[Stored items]

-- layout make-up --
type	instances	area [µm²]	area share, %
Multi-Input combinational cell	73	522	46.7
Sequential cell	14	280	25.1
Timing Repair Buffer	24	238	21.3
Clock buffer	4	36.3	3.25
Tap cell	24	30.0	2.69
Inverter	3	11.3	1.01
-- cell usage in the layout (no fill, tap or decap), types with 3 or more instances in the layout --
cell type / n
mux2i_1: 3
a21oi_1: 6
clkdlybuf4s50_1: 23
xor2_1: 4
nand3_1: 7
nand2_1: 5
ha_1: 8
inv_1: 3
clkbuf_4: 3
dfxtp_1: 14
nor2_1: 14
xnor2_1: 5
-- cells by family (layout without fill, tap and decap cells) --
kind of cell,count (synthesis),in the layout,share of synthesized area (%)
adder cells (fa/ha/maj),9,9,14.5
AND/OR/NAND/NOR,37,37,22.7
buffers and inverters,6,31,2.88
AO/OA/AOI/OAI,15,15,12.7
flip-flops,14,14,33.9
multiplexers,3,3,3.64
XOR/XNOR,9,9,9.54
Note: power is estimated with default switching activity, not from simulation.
### src/rtl/divn_chunked.sv
// divn_chunked: sequential restoring divider with chunked valid/ready transfer.
// Operands arrive low word first (dividend, then divisor). The quotient and
// remainder leave low word first (quotient words, then remainder words).
// Signed mode divides magnitudes and fixes the signs afterwards, so results
// truncate toward zero and the remainder follows the sign of the dividend.
module divn_chunked #(
  parameter int WIDTH = 64,
  parameter int CHUNK = 32
) (
  input  logic             clk,
  input  logic             reset,
  input  logic             signed_mode,
  input  logic             in_valid,
  output logic             in_ready,
  input  logic [CHUNK-1:0] in_data,
  output logic             out_valid,
  input  logic             out_ready,
  output logic [CHUNK-1:0] out_data,
  output logic             busy,
  output logic             div_by_zero
);

  localparam int NW = WIDTH / CHUNK;
  localparam int CW = $clog2(NW + 1);
  localparam int BW = $clog2(WIDTH);

  typedef enum logic [2:0] {LOAD_A, LOAD_B, PREP, CALC, FIX, OUT} state_t;

  state_t           state, state_next;
  logic [CW-1:0]    cnt;        // word index within the current transfer phase
  logic [BW-1:0]    calc_cnt;   // quotient bit index during CALC
  logic             out_rem;    // 0: sending quotient words, 1: remainder words
  logic [WIDTH-1:0] a_reg, b_reg;
  logic [WIDTH-1:0] n_reg, d_reg, r_reg, q_reg;
  logic             smode, sign_q, sign_r, zero_div;

  logic             in_fire, out_fire, last_word, last_bit;
  logic             sa, sb;
  logic [WIDTH:0]   r_sh;
  logic [WIDTH-1:0] r_sub;
  logic             r_ge;

  assign in_fire   = in_valid && in_ready;
  assign out_fire  = out_valid && out_ready;
  assign last_word = (cnt == CW'(NW - 1));
  assign last_bit  = (calc_cnt == BW'(WIDTH - 1));

  assign sa = smode && a_reg[WIDTH-1];
  assign sb = smode && b_reg[WIDTH-1];

  // The shifted partial remainder keeps its carry bit so divisors above
  // 2^(WIDTH-1) still compare correctly; the difference always fits WIDTH bits.
  assign r_sh  = {r_reg, n_reg[WIDTH-1]};
  assign r_ge  = (r_sh >= {1'b0, d_reg});
  assign r_sub = r_sh[WIDTH-1:0] - d_reg;

  // Next-state decode and handshake/status outputs.
  always_comb begin
    // NOTE: every output of this block gets a default first so no path leaves
    // a variable unassigned, which would infer a latch.
    state_next  = state;
    in_ready    = 1'b0;
    out_valid   = 1'b0;
    out_data    = '0;
    div_by_zero = 1'b0;
    busy        = (state != LOAD_A) || (cnt != '0);
    unique case (state)
      LOAD_A: begin
        in_ready = 1'b1;
        if (in_valid && last_word) state_next = LOAD_B;
      end
      LOAD_B: begin
        in_ready = 1'b1;
        if (in_valid && last_word) state_next = PREP;
      end
      PREP: state_next = (b_reg == '0) ? OUT : CALC;
      CALC: if (last_bit) state_next = FIX;
      FIX:  state_next = OUT;
      OUT: begin
        out_valid   = 1'b1;
        div_by_zero = zero_div;
        out_data    = out_rem ? r_reg[CHUNK*int'(cnt) +: CHUNK]
                              : q_reg[CHUNK*int'(cnt) +: CHUNK];
        if (out_ready && out_rem && last_word) state_next = LOAD_A;
      end
      default: state_next = LOAD_A;
    endcase
    // Outputs are held inactive while reset is asserted.
    if (!reset) begin
      in_ready    = 1'b0;
      out_valid   = 1'b0;
      out_data    = '0;
      div_by_zero = 1'b0;
      busy        = 1'b0;
    end
  end

  // State register, operand capture, division datapath and output sequencing.
  always_ff @(posedge clk) begin
    // NOTE: the datapath registers are cleared together with the control
    // state so an aborted operation leaves no stale operand or result behind.
    if (!reset) begin
      state    <= LOAD_A;
      cnt      <= '0;
      calc_cnt <= '0;
      out_rem  <= 1'b0;
      a_reg    <= '0;
      b_reg    <= '0;
      n_reg    <= '0;
      d_reg    <= '0;
      r_reg    <= '0;
      q_reg    <= '0;
      smode    <= 1'b0;
      sign_q   <= 1'b0;
      sign_r   <= 1'b0;
      zero_div <= 1'b0;
    end else begin
      // NOTE: non-blocking assignments so every register here updates from
      // the values present before this edge, independent of statement order.
      state <= state_next;
      unique case (state)
        LOAD_A: if (in_fire) begin
          a_reg[CHUNK*int'(cnt) +: CHUNK] <= in_data;
          if (cnt == '0) smode <= signed_mode;
          cnt <= last_word ? '0 : cnt + CW'(1);
        end
        LOAD_B: if (in_fire) begin
          b_reg[CHUNK*int'(cnt) +: CHUNK] <= in_data;
          cnt <= last_word ? '0 : cnt + CW'(1);
        end
        PREP: begin
          zero_div <= (b_reg == '0);
          calc_cnt <= '0;
          out_rem  <= 1'b0;
          if (b_reg == '0) begin
            q_reg <= '1;
            r_reg <= a_reg;
          end else begin
            n_reg  <= sa ? -a_reg : a_reg;
            d_reg  <= sb ? -b_reg : b_reg;
            r_reg  <= '0;
            q_reg  <= '0;
            sign_q <= sa ^ sb;
            sign_r <= sa;
          end
        end
        CALC: begin
          n_reg    <= {n_reg[WIDTH-2:0], 1'b0};
          r_reg    <= r_ge ? r_sub : r_sh[WIDTH-1:0];
          q_reg    <= {q_reg[WIDTH-2:0], r_ge};
          calc_cnt <= calc_cnt + BW'(1);
        end
        FIX: begin
          if (sign_q) q_reg <= -q_reg;
          if (sign_r) r_reg <= -r_reg;
        end
        OUT: if (out_fire) begin
          if (last_word) begin
            cnt     <= '0;
            out_rem <= ~out_rem;
          end else begin
            cnt <= cnt + CW'(1);
          end
        end
        default: ;
      endcase
    end
  end

endmodule
--- src/rtl/adc_paddle_ctrl.sv ---
// Periodic joystick-X ADC sequencer: request, wait for done with timeout, scale to a clamped paddle_x.
// Optional build macro PADDLE_AVG_EN scales the mean of a 4-sample window instead of the raw result.
module adc_paddle_ctrl #(
    parameter int          SAMPLE_DIV   = 50000,
    parameter int          TIMEOUT      = 1024,
    parameter logic [2:0]  ADC_CHAN     = 3'd0,
    parameter logic [7:0]  PADDLE_MAX   = 8'd127,
    parameter logic [7:0]  PADDLE_RESET = 8'd64
) (
    input  logic        clk,
    input  logic        reset_n,
    input  logic        enable,
    output logic        adc_start,
    output logic [2:0]  adc_chan,
    input  logic        adc_done,
    input  logic [11:0] adc_result,
    output logic [7:0]  paddle_x,
    output logic        paddle_valid,
    output logic        timeout_err
);
    localparam int TICK_W = (SAMPLE_DIV > 1) ? $clog2(SAMPLE_DIV) : 1;
    localparam int TO_W   = $clog2(TIMEOUT);
    localparam logic [TICK_W-1:0] TICK_LAST = TICK_W'(SAMPLE_DIV - 1);
    localparam logic [TO_W-1:0]   TO_LAST   = TO_W'(TIMEOUT - 1);

    localparam logic [2:0] S_IDLE      = 3'd0;
    localparam logic [2:0] S_WAIT_TICK = 3'd1;
    localparam logic [2:0] S_START     = 3'd2;
    localparam logic [2:0] S_WAIT_DONE = 3'd3;
    localparam logic [2:0] S_PROCESS   = 3'd4;

    logic [2:0]        state;
    logic [TICK_W-1:0] tick_cnt;
    logic [TO_W-1:0]   to_cnt;
    logic [11:0]       sample;
    logic [7:0]        scaled;
    logic [7:0]        clamped;

    assign adc_start = (state == S_START);
    assign adc_chan  = ADC_CHAN;

`ifdef PADDLE_AVG_EN
    // Window holds the three previous results; the fourth slot is the sample being processed.
    logic [11:0] win [3];
    logic [13:0] sum;
    logic        sum_unused;

    assign sum        = 14'(sample) + 14'(win[0]) + 14'(win[1]) + 14'(win[2]);
    assign scaled     = {1'b0, sum[13:7]};
    assign sum_unused = ^sum[6:0];

    always_ff @(posedge clk or negedge reset_n) begin
        if (!reset_n) begin
            win[0] <= 12'd2048;
            win[1] <= 12'd2048;
            win[2] <= 12'd2048;
        end else if (state == S_PROCESS) begin
            win[0] <= sample;
            win[1] <= win[0];
            win[2] <= win[1];
        end
    end
`else
    logic sample_unused;

    assign scaled        = {1'b0, sample[11:5]};
    assign sample_unused = ^sample[4:0];
`endif

    assign clamped = (scaled > PADDLE_MAX) ? PADDLE_MAX : scaled;

    always_ff @(posedge clk or negedge reset_n) begin
        if (!reset_n) begin
            state        <= S_IDLE;
            tick_cnt     <= '0;
            to_cnt       <= '0;
            sample       <= '0;
            paddle_x     <= PADDLE_RESET;
            paddle_valid <= 1'b0;
            timeout_err  <= 1'b0;
        end else begin
            paddle_valid <= 1'b0;
            case (state)
                S_IDLE: begin
                    if (enable) begin
                        state    <= S_WAIT_TICK;
                        tick_cnt <= '0;
                    end
                end
                S_WAIT_TICK: begin
                    if (!enable) begin
                        state <= S_IDLE;
                    end else if (tick_cnt == TICK_LAST) begin
                        state <= S_START;
                    end else begin
                        tick_cnt <= tick_cnt + 1'b1;
                    end
                end
                S_START: begin
                    state  <= S_WAIT_DONE;
                    to_cnt <= '0;
                end
                S_WAIT_DONE: begin
                    // A done arriving on the last timeout cycle still wins.
                    if (adc_done) begin
                        sample <= adc_result;
                        state  <= S_PROCESS;
                    end else if (to_cnt == TO_LAST) begin
                        timeout_err <= 1'b1;
                        state       <= enable ? S_WAIT_TICK : S_IDLE;
                        tick_cnt    <= '0;
                    end else begin
                        to_cnt <= to_cnt + 1'b1;
                    end
                end
                S_PROCESS: begin
                    paddle_x     <= clamped;
                    paddle_valid <= 1'b1;
                    state        <= enable ? S_WAIT_TICK : S_IDLE;
                    tick_cnt     <= '0;
                end
                default: state <= S_IDLE;
            endcase
        end
    end
endmodule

**Task to complete**
Could you restate word for word the lines above, from the one that contains "The quotient and" through the one that contains "and handshake/status outputs.", and no others?

**Exercise output**
// Operands arrive low word first (dividend, then divisor). The quotient and
// remainder leave low word first (quotient words, then remainder words).
// Signed mode divides magnitudes and fixes the signs afterwards, so results
// truncate toward zero and the remainder follows the sign of the dividend.
module divn_chunked #(
  parameter int WIDTH = 64,
  parameter int CHUNK = 32
) (
  input  logic             clk,
  input  logic             reset,
  input  logic             signed_mode,
  input  logic             in_valid,
  output logic             in_ready,
  input  logic [CHUNK-1:0] in_data,
  output logic             out_valid,
  input  logic             out_ready,
  output logic [CHUNK-1:0] out_data,
  output logic             busy,
  output logic             div_by_zero
);

  localparam int NW = WIDTH / CHUNK;
  localparam int CW = $clog2(NW + 1);
  localparam int BW = $clog2(WIDTH);

  typedef enum logic [2:0] {LOAD_A, LOAD_B, PREP, CALC, FIX, OUT} state_t;

  state_t           state, state_next;
  logic [CW-1:0]    cnt;        // word index within the current transfer phase
  logic [BW-1:0]    calc_cnt;   // quotient bit index during CALC
  logic             out_rem;    // 0: sending quotient words, 1: remainder words
  logic [WIDTH-1:0] a_reg, b_reg;
  logic [WIDTH-1:0] n_reg, d_reg, r_reg, q_reg;
  logic             smode, sign_q, sign_r, zero_div;

  logic             in_fire, out_fire, last_word, last_bit;
  logic             sa, sb;
  logic [WIDTH:0]   r_sh;
  logic [WIDTH-1:0] r_sub;
  logic             r_ge;

  assign in_fire   = in_valid && in_ready;
  assign out_fire  = out_valid && out_ready;
  assign last_word = (cnt == CW'(NW - 1));
  assign last_bit  = (calc_cnt == BW'(WIDTH - 1));

  assign sa = smode && a_reg[WIDTH-1];
  assign sb = smode && b_reg[WIDTH-1];

  // The shifted partial remainder keeps its carry bit so divisors above
  // 2^(WIDTH-1) still compare correctly; the difference always fits WIDTH bits.
  assign r_sh  = {r_reg, n_reg[WIDTH-1]};
  assign r_ge  = (r_sh >= {1'b0, d_reg});
  assign r_sub = r_sh[WIDTH-1:0] - d_reg;

  // Next-state decode and handshake/status outputs.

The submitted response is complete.